**Work item:** Go through the entries, filter for the word "Testbench", and copy every line that has it.

(Stored data)
+ + + +

From an optimization exercise on the open Yosys and OpenROAD flow, aimed at small area, a short achievable clock period and few clock cycles per item; shortcuts taken in it are not production practice. At most, simulation tests tie the RTL to the original design; equivalence was not proved.

## v6
==> module fh64_queue, before the edit <==
module fh64_queue (
    input  logic        clk,
    input  logic        rst_n,
    input  logic        load,         
    input  logic        in_valid,     
    input  logic [63:0] in_pre,
    input  logic [31:0] in_len,
    input  logic        in_first,
    input  logic        in_absorb,
    input  logic        in_last,
    input  logic        take,         
    output logic        valid,
    output logic [63:0] pre,
    output logic [31:0] msg_len,
    output logic        first,
    output logic        absorb,
    output logic        last
);
    always_ff @(posedge clk or negedge rst_n)
    begin
        if (!rst_n)
        begin
            valid <= 1'b0;
        end
        else if (load)
        begin
            valid <= in_valid;
        end
        else if (take)
        begin
            valid <= 1'b0;
        end
    end
    always_ff @(posedge clk)
    begin
        if (load)
        begin
            pre     <= in_pre;
            msg_len <= in_len;
            first   <= in_first;
            absorb  <= in_absorb;
            last    <= in_last;
        end
    end
endmodule
==> module fh64_back, before the edit <==
module fh64_back (
    input  logic        clk,
    input  logic        rst_n,
    input  logic        cfg_wr_en,
    input  logic [63:0] cfg_wr_data,
    input  logic        v1,
    input  logic [63:0] pre1,
    input  logic [31:0] len1,
    input  logic        f1,
    input  logic        a1,
    input  logic        l1,
    output logic        take1,
    output logic        ready,
    output logic        m_axis_tvalid,
    input  logic        m_axis_tready,
    output logic [63:0] m_axis_tdata
);
    logic        v2, f2, a2, l2, s2;
    logic [63:0] x2;
    logic [63:0] h;
    logic [63:0] seed;
    logic        pend;       
    logic        fin;        
    logic        out_v;
    logic [63:0] out_d;
    logic        fin_go, m_ok, len_op, m_done, abs_op, xs_op;
    logic [63:0] k_in, k_p, k_mix;
    logic [63:0] m_in, m_p;
    assign fin_go = fin && (!out_v || m_axis_tready);
    assign m_ok   = !fin || fin_go;
    assign len_op = v2 && f2 && m_ok;
    assign m_done = v2 && !f2 && m_ok;
    assign abs_op = m_done && a2;
    assign xs_op  = m_done && !a2 && pend;
    assign take1 = !fin && v1 && (!v2 || !f2);
    assign ready = (!v1 || take1) && !(take1 && f1) && !(v2 && f2 && fin && out_v);
    assign k_in  = fin ? fh64_pkg::mix_pre(h) : pre1;
    fh64_mul_k u_mul_k (
        .a (k_in),
        .p (k_p)
    );
    assign k_mix = fh64_pkg::mix_post(k_p);
    assign m_in = (v2 && f2) ? {32'b0, len1} : (h ^ (x2 ^ (s2 ? seed : 64'b0)));
    fh64_mul_m u_mul_m (
        .a (m_in),
        .p (m_p)
    );
    assign m_axis_tvalid = out_v;
    assign m_axis_tdata  = out_d;
    always_ff @(posedge clk or negedge rst_n)
    begin
        if (!rst_n)
        begin
            v2    <= 1'b0;
            f2    <= 1'b0;
            h     <= '0;
            seed  <= fh64_pkg::SEED_RESET;
            pend  <= 1'b0;
            fin   <= 1'b0;
            out_v <= 1'b0;
        end
        else
        begin
            if (take1)
            begin
                v2 <= 1'b1;
                f2 <= f1;
            end
            else if (m_done)
            begin
                v2 <= 1'b0;
            end
            else if (len_op)
            begin
                f2 <= 1'b0;
            end
            if (len_op || abs_op)
            begin
                h <= m_p;
            end
            else if (xs_op)
            begin
                h <= m_in;
            end
            if (len_op)
            begin
                pend <= 1'b1;
            end
            else if (m_done)
            begin
                pend <= 1'b0;
            end
            fin   <= (fin && !fin_go) || (m_done && l2);
            out_v <= fin_go || (out_v && !m_axis_tready);
            if (cfg_wr_en)
            begin
                seed <= cfg_wr_data;
            end
        end
    end
    always_ff @(posedge clk)
    begin
        if (take1)
        begin
            x2 <= k_mix;
            s2 <= f1;
            a2 <= a1;
            l2 <= l1;
        end
        if (fin_go)
        begin
            out_d <= k_mix;
        end
    end
endmodule
==> module fasthash64_stream, before the edit <==
module fasthash64_stream (
    input  logic                         clk,
    input  logic                         rst_n,
    input  logic                         cfg_wr_en,
    input  logic [63:0]                  cfg_wr_data,
    input  logic                         s_axis_tvalid,
    output logic                         s_axis_tready,
    input  logic [fh64_pkg::TDATA_W-1:0] s_axis_tdata,
    input  logic                         s_axis_tuser,
    input  logic                         s_axis_tlast,
    output logic                         m_axis_tvalid,
    input  logic                         m_axis_tready,
    output logic [63:0]                  m_axis_tdata
);
    logic [63:0] in_pre;
    logic [31:0] in_len;
    logic        in_absorb;
    logic        v1, f1, a1, l1, take1;
    logic [63:0] pre1;
    logic [31:0] len1;
    fh64_front u_front (
        .s_axis_tdata (s_axis_tdata),
        .pre          (in_pre),
        .msg_len      (in_len),
        .absorb       (in_absorb)
    );
    fh64_queue u_queue (
        .clk       (clk),
        .rst_n     (rst_n),
        .load      (s_axis_tready),
        .in_valid  (s_axis_tvalid),
        .in_pre    (in_pre),
        .in_len    (in_len),
        .in_first  (s_axis_tuser),
        .in_absorb (in_absorb),
        .in_last   (s_axis_tlast),
        .take      (take1),
        .valid     (v1),
        .pre       (pre1),
        .msg_len   (len1),
        .first     (f1),
        .absorb    (a1),
        .last      (l1)
    );
    fh64_back u_back (
        .clk           (clk),
        .rst_n         (rst_n),
        .cfg_wr_en     (cfg_wr_en),
        .cfg_wr_data   (cfg_wr_data),
        .v1            (v1),
        .pre1          (pre1),
        .len1          (len1),
        .f1            (f1),
        .a1            (a1),
        .l1            (l1),
        .take1         (take1),
        .ready         (s_axis_tready),
        .m_axis_tvalid (m_axis_tvalid),
        .m_axis_tready (m_axis_tready),
        .m_axis_tdata  (m_axis_tdata)
    );
endmodule
clock: 11.0 ns
lec_check: 0
cap_margin: 20
core_margin: 2
core_utilization: 40
setup_slack_margin: 3.0
slew_margin: 20
standard.sh (not shown) runs the stock make flow with config.mk's settings and CLKGATE_MAP_FILE= SYNTH_SCRIPT=/design/flow/synth_recipe.tcl, a recipe that flattens the netlist after the stock synthesis.
==> flow/flow/run.sh <==
#!/bin/bash
# Standard flow, with one netlist clean-up between synthesis and floorplan:
# netfix2.py chooses the polarity of each full adder so that the adder
# trees need far fewer inverters (a full adder is self-dual). Registers and
# all other cells are left as synthesis made them.
set -euo pipefail
R=orfs/results/sky130hd/fasthash64_stream/base
bash standard.sh synth > synth.log 2>&1
cp $R/1_2_yosys.v yosys_standard.v
python3 flow/netfix2.py yosys_standard.v $R/1_2_yosys.v > netfix.log 2>&1
rm -f $R/1_synth.odb $R/1_synth.sdc
bash standard.sh > layout.log 2>&1
Other scripts of this flow, unchanged in this note and not shown: flow/flow/netfix2.py
Testbench counts of v6, summed over its fixed seeds: cycles 7,851, words 6,859.
Input changes introduced in v7 (baseline for comparison: v6):
--- a/flow/design.v
+++ b/flow/design.v
@@ -49,6 +49,8 @@
     input  logic        in_first,
     input  logic        in_absorb,
     input  logic        in_last,
+    input  logic        load_fin,     
+    input  logic [63:0] fin_pre,
     input  logic        take,         
     output logic        valid,
     output logic [63:0] pre,
@@ -74,9 +76,16 @@
     end
     always_ff @(posedge clk)
     begin
+        if (load_fin)
+        begin
+            pre <= fin_pre;
+        end
+        else if (load)
+        begin
+            pre <= in_pre;
+        end
         if (load)
         begin
-            pre     <= in_pre;
             msg_len <= in_len;
             first   <= in_first;
             absorb  <= in_absorb;
@@ -2689,6 +2698,8 @@
     input  logic        l1,
     output logic        take1,
     output logic        ready,
+    output logic        load_fin,
+    output logic [63:0] fin_pre,
     output logic        m_axis_tvalid,
     input  logic        m_axis_tready,
     output logic [63:0] m_axis_tdata
@@ -2704,6 +2715,7 @@
     logic        fin_go, m_ok, len_op, m_done, abs_op, xs_op;
     logic [63:0] k_in, k_p, k_mix;
     logic [63:0] m_in, m_p;
+    logic [63:0] h_next;
     assign fin_go = fin && (!out_v || m_axis_tready);
     assign m_ok   = !fin || fin_go;
     assign len_op = v2 && f2 && m_ok;
@@ -2711,8 +2723,11 @@
     assign abs_op = m_done && a2;
     assign xs_op  = m_done && !a2 && pend;
     assign take1 = !fin && v1 && (!v2 || !f2);
-    assign ready = (!v1 || take1) && !(take1 && f1) && !(v2 && f2 && fin && out_v);
-    assign k_in  = fin ? fh64_pkg::mix_pre(h) : pre1;
+    assign ready = (!v1 || take1) && !(take1 && f1) && !(fin && out_v) && !(v2 && !f2 && l2);
+    assign load_fin = m_done && l2;
+    assign h_next   = abs_op ? m_p : (xs_op ? m_in : h);
+    assign fin_pre  = fh64_pkg::mix_pre(h_next);
+    assign k_in  = pre1;
     fh64_mul_k u_mul_k (
         .a (k_in),
         .p (k_p)
@@ -2809,6 +2824,8 @@
     logic [31:0] in_len;
     logic        in_absorb;
     logic        v1, f1, a1, l1, take1;
+    logic        load_fin;
+    logic [63:0] fin_pre;
     logic [63:0] pre1;
     logic [31:0] len1;
     fh64_front u_front (
@@ -2827,6 +2844,8 @@
         .in_first  (s_axis_tuser),
         .in_absorb (in_absorb),
         .in_last   (s_axis_tlast),
+        .load_fin  (load_fin),
+        .fin_pre   (fin_pre),
         .take      (take1),
         .valid     (v1),
         .pre       (pre1),
@@ -2848,6 +2867,8 @@
         .l1            (l1),
         .take1         (take1),
         .ready         (s_axis_tready),
+        .load_fin      (load_fin),
+        .fin_pre       (fin_pre),
         .m_axis_tvalid (m_axis_tvalid),
         .m_axis_tready (m_axis_tready),
         .m_axis_tdata  (m_axis_tdata)
No stage failed in v7, and the final checks on the layout all came back clean. v6 reached the final stage; the timing, design-rule and antenna checks on its layout passed. In the metrics for v6 and v7, the one carrying the higher number of antenna violations at the first check in global routing is v6. Compared to v6, v7 was floorplanned on a smaller die. Compared with v6, v7 shows via count that has gone down by a few percent. Delta (v7 minus v6): area of all placed cells without fillers held, setup slack went down 0.12 ns. Diff v6 -> v7 | total global routing track utilization | decrease of 1.1 points. Compared with v6, in v7 number of inverters outside the clock class in the layout fell 20%; layout overhead on the synthesized area climbed 2.4 points.
Only the layout flow was run in v7; the RTL was not checked for function there.

========
before:
fasthash64_stream, a different RTL version from the one above (not shown whole).
Size: ~240 I/O pins, ~49,000 um2 of cells after synthesis.
==> module fh64_back, before the edit <==
module fh64_back (
    input  logic        clk,
    input  logic        rst_n,
    input  logic        cfg_wr_en,
    input  logic [63:0] cfg_wr_data,
    input  logic        v1,
    input  logic [63:0] pre1,
    input  logic [31:0] len1,
    input  logic        f1,
    input  logic        a1,
    input  logic        l1,
    output logic        take1,
    output logic        ready,
    output logic        load_fin,
    output logic [63:0] fin_pre,
    output logic        m_axis_tvalid,
    input  logic        m_axis_tready,
    output logic [63:0] m_axis_tdata
);
    logic        v2, a2, l2;
    logic        lensel;     
    logic [63:0] a;
    logic [63:0] seed;
    logic        fin;        
    logic        out_v;
    logic [63:0] out_d;
    logic        fin_go, m_ok, len_op, m_done, abs_op, first_in;
    logic        sel_p, sel_a;
    logic [63:0] k_p, k_mix, x_in;
    logic [63:0] m_in, m_p;
    assign fin_go = fin && (!out_v || m_axis_tready);
    assign m_ok   = !fin || fin_go;
    assign len_op = lensel && m_ok;
    assign m_done = v2 && !lensel && m_ok;
    assign abs_op = m_done && a2;
    assign take1    = !fin && v1 && !lensel;
    assign first_in = take1 && f1;
    assign ready = (!v1 || take1) && !first_in && !(fin && out_v) && !(v2 && !lensel && l2);
    assign load_fin = m_done && l2;
    assign fin_pre  = fh64_pkg::mix_pre(abs_op ? m_p : a);
    fh64_mul_k u_mul_k (
        .a (pre1),
        .p (k_p)
    );
    assign k_mix = fh64_pkg::mix_post(k_p);
    assign x_in  = k_mix ^ (f1 ? seed : 64'b0);
    assign m_in = lensel ? {32'b0, len1} : a;
    fh64_mul_m u_mul_m (
        .a (m_in),
        .p (m_p)
    );
    assign sel_p = len_op || (abs_op && !first_in);
    assign sel_a = len_op || (!abs_op && !first_in);
    assign m_axis_tvalid = out_v;
    assign m_axis_tdata  = out_d;
    always_ff @(posedge clk or negedge rst_n)
    begin
        if (!rst_n)
        begin
            v2     <= 1'b0;
            lensel <= 1'b0;
            a      <= '0;
            seed   <= fh64_pkg::SEED_RESET;
            fin    <= 1'b0;
            out_v  <= 1'b0;
        end
        else
        begin
            if (take1)
            begin
                v2     <= 1'b1;
                lensel <= f1;
            end
            else if (m_done)
            begin
                v2     <= 1'b0;
            end
            else if (len_op)
            begin
                lensel <= 1'b0;
            end
            a <= (sel_p ? m_p : 64'b0) ^ (sel_a ? a : 64'b0) ^ (take1 ? x_in : 64'b0);
            fin   <= (fin && !fin_go) || (m_done && l2);
            out_v <= fin_go || (out_v && !m_axis_tready);
            if (cfg_wr_en)
            begin
                seed <= cfg_wr_data;
            end
        end
    end
    always_ff @(posedge clk)
    begin
        if (take1)
        begin
            a2 <= a1;
            l2 <= l1;
        end
        if (fin_go)
        begin
            out_d <= k_mix;
        end
    end
endmodule
clock: 11.0 ns
lec_check: 0
cap_margin: 20
core_margin: 2
core_utilization: 55
place_density: 0.7
setup_slack_margin: 3.0
slew_margin: 20
==> flow/flow/run.sh <==
#!/bin/bash
# Standard flow, with one netlist clean-up between synthesis and floorplan:
# netfix2.py chooses the polarity of each full adder so that the adder
# trees need far fewer inverters (a full adder is self-dual). Registers and
# all other cells are left as synthesis made them. Port buffers use the
# smallest buffer cell.
set -euo pipefail
# Port buffers: the smallest buffer cell (placement's repair resizes any
# that need more drive).
export BUFFER_PORTS_ARGS="-buffer_cell sky130_fd_sc_hd__buf_1"
R=orfs/results/sky130hd/fasthash64_stream/base
bash standard.sh synth > synth.log 2>&1
cp $R/1_2_yosys.v yosys_standard.v
python3 flow/netfix2.py yosys_standard.v $R/1_2_yosys.v > netfix.log 2>&1
rm -f $R/1_synth.odb $R/1_synth.sdc
bash standard.sh > layout.log 2>&1
Other scripts of this flow, unchanged in this note and not shown: flow/flow/netfix2.py
Testbench counts of before, summed over its fixed seeds: cycles 7,851, words 6,859.
The inputs of after differ from those of before as listed below.
diff --git a/flow/design.v b/flow/design.v
--- a/flow/design.v
+++ b/flow/design.v
@@ -2730,7 +2730,7 @@
         .p (k_p)
     );
     assign k_mix = fh64_pkg::mix_post(k_p);
-    assign x_in  = k_mix ^ (f1 ? seed : 64'b0);
+    assign x_in  = k_mix;
     assign m_in = lensel ? {32'b0, len1} : a;
     fh64_mul_m u_mul_m (
         .a (m_in),
@@ -2766,7 +2766,8 @@
             begin
                 lensel <= 1'b0;
             end
-            a <= (sel_p ? m_p : 64'b0) ^ (sel_a ? a : 64'b0) ^ (take1 ? x_in : 64'b0);
+            a <= (sel_p ? m_p : 64'b0) ^ (sel_a ? a : 64'b0) ^ (take1 ? x_in : 64'b0)
+                 ^ (len_op ? seed : 64'b0);
             fin   <= (fin && !fin_go) || (m_done && l2);
             out_v <= fin_go || (out_v && !m_axis_tready);
             if (cfg_wr_en)
--- outcome ---
- Comparing the two runs side by side, after comes out ahead of before on mapped cell area.
- before vs after, critical path capture point: u_back.a[62]$_DFF_PN0_ vs u_back.a[12]$_DFF_PN0_
- Re required time of the critical path: after is 40 ps up on before.
- Compared with before, after shows a initial core utilization that is 0.23 points lower.
- after does better than before on wire length of the first global-routing pass.
- Area of all placed cells without fillers: after vs before — no meaningful difference
Function not checked in after: the RTL went through the layout flow alone.

## re-timing with driven ports
No port has a modelled driver above. Below, the same layouts with a new extraction and two added sets of constraints. Step 1, drivers: a clkbuf_16 drives clk and a buf_2 each remaining input, both assumed. Step 2 also shifts input and output timing later by t, the mid clock arrival at the registers, as if the neighbouring blocks saw the same clock. a / b / c = no drivers / after step 1 / after step 2; a / b = the first two.
| run | t (ns) | setup WS [ns] | hold WS [ns] | worst setup path after step 2 |
|---|---|---|---|---|
| v6 | 0.713 | 3.099 / 3.099 / 3.099 | 0.417 / 0.417 / 0.417 | register to register |
| v7 | 0.661 | 2.983 / 2.983 / 2.983 | 0.425 / 0.425 / 0.425 | register to register |
| before | 0.623 | 3.136 / 3.136 / 3.136 | 0.412 / 0.412 / 0.412 | register to register |
| after | 0.639 | 3.009 / 3.009 / 3.009 | 0.424 / 0.424 / 0.424 | register to register |
After both steps every run listed still meets setup and hold.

+ + + +

**Output below:**
Testbench counts of v6, summed over its fixed seeds: cycles 7,851, words 6,859.
Testbench counts of before, summed over its fixed seeds: cycles 7,851, words 6,859.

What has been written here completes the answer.